The Silencers (1966)
I liked it. Whether I should or not, I did.
It should probably just be retitled: Boobs and Dean Martin. You can tell this was a movie made during the early Bond fervor and towards the end of the Motion Picture Production Code. There’s a striptease in the opening credits! And then Dean Martin starts the movie with a wet dream (check the bed). Every woman seems contractually obligated to be almost but not quite bursting out of their tops. Some say it’s a big inspiration for Austin Powers, and it could be in all honesty. I think this one was a little bit steamier than In Like Flint but that’s just an opinion.
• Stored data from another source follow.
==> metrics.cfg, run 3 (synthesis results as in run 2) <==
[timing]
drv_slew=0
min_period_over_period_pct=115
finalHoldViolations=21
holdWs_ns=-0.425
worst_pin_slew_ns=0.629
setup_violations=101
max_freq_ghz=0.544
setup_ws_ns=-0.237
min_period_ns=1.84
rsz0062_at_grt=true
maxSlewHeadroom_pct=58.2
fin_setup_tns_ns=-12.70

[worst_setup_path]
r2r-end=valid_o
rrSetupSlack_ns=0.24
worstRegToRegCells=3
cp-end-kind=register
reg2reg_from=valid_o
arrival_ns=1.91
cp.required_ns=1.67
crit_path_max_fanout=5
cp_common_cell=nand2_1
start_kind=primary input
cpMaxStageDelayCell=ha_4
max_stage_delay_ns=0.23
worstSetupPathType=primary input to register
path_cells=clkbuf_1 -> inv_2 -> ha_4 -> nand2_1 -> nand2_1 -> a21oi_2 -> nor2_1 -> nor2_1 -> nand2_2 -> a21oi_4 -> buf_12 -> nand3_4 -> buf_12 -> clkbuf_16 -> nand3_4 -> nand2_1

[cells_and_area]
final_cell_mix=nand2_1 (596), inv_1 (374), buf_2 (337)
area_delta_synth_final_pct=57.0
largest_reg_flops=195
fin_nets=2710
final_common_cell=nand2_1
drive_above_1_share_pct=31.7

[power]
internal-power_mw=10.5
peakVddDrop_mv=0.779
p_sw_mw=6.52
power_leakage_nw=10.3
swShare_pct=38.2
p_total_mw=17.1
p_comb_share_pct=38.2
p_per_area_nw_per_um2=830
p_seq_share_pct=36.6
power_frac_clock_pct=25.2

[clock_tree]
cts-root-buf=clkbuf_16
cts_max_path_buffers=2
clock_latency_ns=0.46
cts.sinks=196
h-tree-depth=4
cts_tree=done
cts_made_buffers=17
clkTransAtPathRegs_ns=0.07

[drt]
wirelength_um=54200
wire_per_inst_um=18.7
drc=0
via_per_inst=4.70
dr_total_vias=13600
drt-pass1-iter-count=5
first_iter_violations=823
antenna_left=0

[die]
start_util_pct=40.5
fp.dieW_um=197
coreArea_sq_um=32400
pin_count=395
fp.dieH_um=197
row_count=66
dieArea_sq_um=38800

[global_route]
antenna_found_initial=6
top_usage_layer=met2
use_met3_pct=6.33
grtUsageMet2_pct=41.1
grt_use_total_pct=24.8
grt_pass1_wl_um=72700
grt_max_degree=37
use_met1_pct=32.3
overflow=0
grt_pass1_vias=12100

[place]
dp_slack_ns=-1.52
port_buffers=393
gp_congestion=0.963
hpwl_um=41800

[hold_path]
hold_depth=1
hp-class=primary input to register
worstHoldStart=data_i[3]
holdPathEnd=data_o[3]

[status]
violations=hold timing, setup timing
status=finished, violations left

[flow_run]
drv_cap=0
==> config.mk <==
export PLATFORM = sky130hd
export DESIGN_NAME = tpr_divider
export DESIGN_NICKNAME = d
export VERILOG_FILES = /design/src/rtl/tpr_pkg.sv /design/src/rtl/tpr_divider.sv
export SDC_FILE = /design/constraint.sdc
export NUM_CORES = 1
export LEC_CHECK = 0
export ABC_AREA = 1
export BUFFER_PORTS_ARGS = -buffer_cell sky130_fd_sc_hd__buf_2
export CORE_MARGIN = 5
export CORE_UTILIZATION = 55
export DETAILED_ROUTE_END_ITERATION = 6
export PLACE_DENSITY = 0.79
export SYNTH_ARGS = -nofsm -noshare
export SYNTH_HDL_FRONTEND = slang
export SYNTH_SLANG_ARGS = --single-unit
==> constraint.sdc <==
create_clock -name clk -period 7.2 [get_ports clk]
set_clock_uncertainty 0.1 [all_clocks]
set_input_delay 0.72 -clock clk [delete_from_list [all_inputs] [get_ports clk]]
set_output_delay 0.72 -clock clk [all_outputs]
set_load 0.01 [all_outputs]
In all seriousness, Matt Helm was supposed to be serious. Ex-WWII assassin recruited by US for further wetwork?
I think there was a cleverness to these movies. Ever see Brinkley in her red Ferrari 308 GTS 17 years later? Okay, if not, follow me to see what they do. There are layers of fantasy at the beginning: strippers pulling off clothes for us, an assassin’s bullet with a name on it, an important job from the government that only one man can do, the day job of that man is photographing lingerie/Playboy shots, he wakes up fantasizing about all these women only to be dropped in a big soapy tub with a hot naked woman eager for his affections. Then we see some mundane life of getting dressed and having coffee. Later we see Helm drive up to a suburban house. What? He drives a 1966 wood-paneled Mercury Station Wagon? Ahh, his wife must be home. She tries to stab him in the back? Definitely his wife except Barbara just got her ass shot by Tina? WTF?
This is where we need to pause. They’ve taken us from serial guy fantasies back into normal everyday life which would have led to a terrible modern ennui movie but then save us by having the fantasy literally kill reality. Un-pause and see fantasy take over.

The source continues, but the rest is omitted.